I have been reading up on the WebSocket api and have been playing around with it a little bit but I can not get my head wrapped around a few things. Right now I have a servlet TestServlet which is defined in web.xml to trigger the doGet method every time the URL localhost:TestServlet is put into the URL of a browser.
I want to wait for a connection from a mobile device, the guy building the phone app says they can load my servlet, in which case the doGet method would trigger and I would do my business with the data received. Only issue is that in the doGet method I have the request and the response, can I get the data sting sent from the phone from the request?
I also have my @ServerEndpoint set to /* which I think means the servlet will be active when a url containing /TestServlet is loaded. Problem here is I do not see any output from print lines or see any breakpoints hit.
I am just wondering (if this makes any sense) having the @ServerEndpoint set as @ServerEndpoint(value = "/*") will the method annotated @OnMessage trigger if a message is there to receive?
If not how can I make it trigger, and if I can not how can I get a data string from an HttpServletRequest?
1 Answer 1
You're mixing basic concepts. The @ServerEndpoint(value) does not represent an URL pattern like @WebServlet(urlPatterns). It represents the URI or URI template. The value of /* is just plain wrong. You should not think of it as a servlet (filter). It is not "automagically" invoked on certain http:// requests either. The client has to explicitly fire a ws:// request by a.o. new WebSocket(uri) in JavaScript (assuming a web application).
E.g.
@ServerEndpoint("/push")
public class Push {}
with
if (window.WebSocket) {
var ws = new WebSocket("ws://example.com/contextname/push");
ws.onmessage = function(event) {
var text = event.data;
console.log(text);
};
}
else {
// Bad luck. Browser doesn't support it. Consider falling back to long polling.
// See http://caniuse.com/websockets for an overview of supported browsers.
// There exist jQuery WebSocket plugins with transparent fallback.
}
See also:
- Real time updates from database using JSF/Java EE (for another concrete example involving websockets with JavaScript)

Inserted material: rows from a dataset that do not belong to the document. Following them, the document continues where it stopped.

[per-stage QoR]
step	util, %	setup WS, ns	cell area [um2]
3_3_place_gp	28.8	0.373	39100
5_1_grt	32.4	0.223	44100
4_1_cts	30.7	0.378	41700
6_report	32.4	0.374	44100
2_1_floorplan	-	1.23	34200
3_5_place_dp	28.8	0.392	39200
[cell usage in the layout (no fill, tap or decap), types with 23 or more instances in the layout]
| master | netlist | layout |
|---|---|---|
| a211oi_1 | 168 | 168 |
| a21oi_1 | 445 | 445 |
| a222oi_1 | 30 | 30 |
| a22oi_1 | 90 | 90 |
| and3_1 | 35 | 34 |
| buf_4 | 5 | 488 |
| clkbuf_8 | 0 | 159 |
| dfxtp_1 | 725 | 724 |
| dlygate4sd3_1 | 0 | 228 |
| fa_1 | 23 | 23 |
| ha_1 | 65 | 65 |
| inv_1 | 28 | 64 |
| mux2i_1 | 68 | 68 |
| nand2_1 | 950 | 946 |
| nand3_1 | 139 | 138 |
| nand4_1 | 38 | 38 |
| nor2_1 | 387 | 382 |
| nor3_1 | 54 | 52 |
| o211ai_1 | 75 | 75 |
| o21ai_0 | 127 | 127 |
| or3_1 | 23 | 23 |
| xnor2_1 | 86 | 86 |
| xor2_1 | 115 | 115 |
$ cat config.mk
export PLATFORM = sky130hd
export DESIGN_NAME = code_word_tx
export DESIGN_NICKNAME = d
export VERILOG_FILES = /design/src/code_word_pkg.sv /design/src/element_tick.sv /design/src/code_word_tx.sv
export VERILOG_INCLUDE_DIRS = /design/src
export SDC_FILE = /design/constraint.sdc
export NUM_CORES = 1
export LEC_CHECK = 0
export BUFFER_PORTS_ARGS = -buffer_cell sky130_fd_sc_hd__buf_2
export CORE_UTILIZATION = 30
export CTS_BUF_LIST = sky130_fd_sc_hd__clkbuf_8
export CTS_CLUSTER_DIAMETER = 200
export CTS_CLUSTER_SIZE = 25
export DETAILED_ROUTE_END_ITERATION = 10
export PLACE_DENSITY = 0.45
export REMOVE_ABC_BUFFERS = 1
export SETUP_SLACK_MARGIN = 0.4
export SLEW_MARGIN = 10
export SYNTH_ARGS = -nofsm -noshare
export SYNTH_HDL_FRONTEND = slang
export SYNTH_SLANG_ARGS = --single-unit
$ cat constraint.sdc
create_clock -name clk_sys -period 4 [get_ports clk_sys]
set_clock_uncertainty 0.2 [all_clocks]
set_input_delay 0.8 -clock clk_sys [delete_from_list [all_inputs] [get_ports clk_sys]]
set_output_delay 0.8 -clock clk_sys [all_outputs]
set_load 0.02 [all_outputs]
$ cat src/code_word_defines.svh
`ifndef CODE_WORD_DEFINES_SVH
`define CODE_WORD_DEFINES_SVH

// clock and timing figures
`define CLK_MHZ 125
`define TE_BASE_US 100
`define SHUTOFF_S 25
`define LED_BLINK_HZ 5

// element multipliers for the rate settings
`define TE_MULT_400 20'h0_0004
`define TE_MULT_200 20'h0_0002

// word layout, in elements and bits
`define PRE_LEN 7'h17
`define HDR_LEN 7'h0A
`define GUARD_LEN 7'h27
`define WORD_BITS 7'h42
`define SYNC_BITS 7'h52
`define LAST_PHASE 2'h2

// apb byte offsets
`define OFS_CONFIG 12'h000
`define OFS_SYNC 12'h004
`define OFS_SERIAL 12'h008
`define OFS_SEED 12'h00C
`define OFS_CTRL 12'h010
`define OFS_STATUS 12'h014
`define OFS_BLOCK 12'h018

// config and serial field positions
`define CFG_WRAP_FIRST 10
`define CFG_WRAP_SECOND 11
`define CFG_TRIP 12
`define CFG_RATE_LO 13
`define CFG_RATE_HI 14
`define SER_SHUTOFF 31

// reset values, sync limit and function codes
`define CONFIG_RST 16'h0000
`define SYNC_RST 16'h0000
`define WORD32_RST 32'h0000_0000
`define SYNC_MAX 16'hFFFF
`define FUNC_SEED 4'hF
`define FUNC_NONE 4'h0

`endif

$ cat src/code_word_pkg.sv
package code_word_pkg;
   typedef enum logic [2:0] {
      st_idle = 3'h0,
      st_pre = 3'h1,
      st_hdr = 3'h3,
      st_data = 3'h2,
      st_guard = 3'h6,
      st_timeout = 3'h7,
      st_sync_load = 3'h4,
      st_sync_data = 3'h5
   } tx_state_t;
endpackage : code_word_pkg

Update: it turns out to be a true mobile app (Android/iOS). If the (native) URL/HTTP connection library being used to connect the Servlet by http:// does not support the ws:// protocol, then you'd best look for a 3rd party library supporting that. To find one, use keywords "android websocket client", or "ios websocket client". Note: in documentation/tutorials/blogs, pay attention to the "client" part, not the "server" part, because the "server" part is already implemented by @ServerEndpoint.
4 Comments
@ServerEndpoint("/user") caters to requests that are going to the url .../user. Let's say we have two requests that go to /user with the only difference being the message being sent. One message says create and another says delete. How do you indicate to the rest of the class if it should create or delete if all you have is one url to define everything?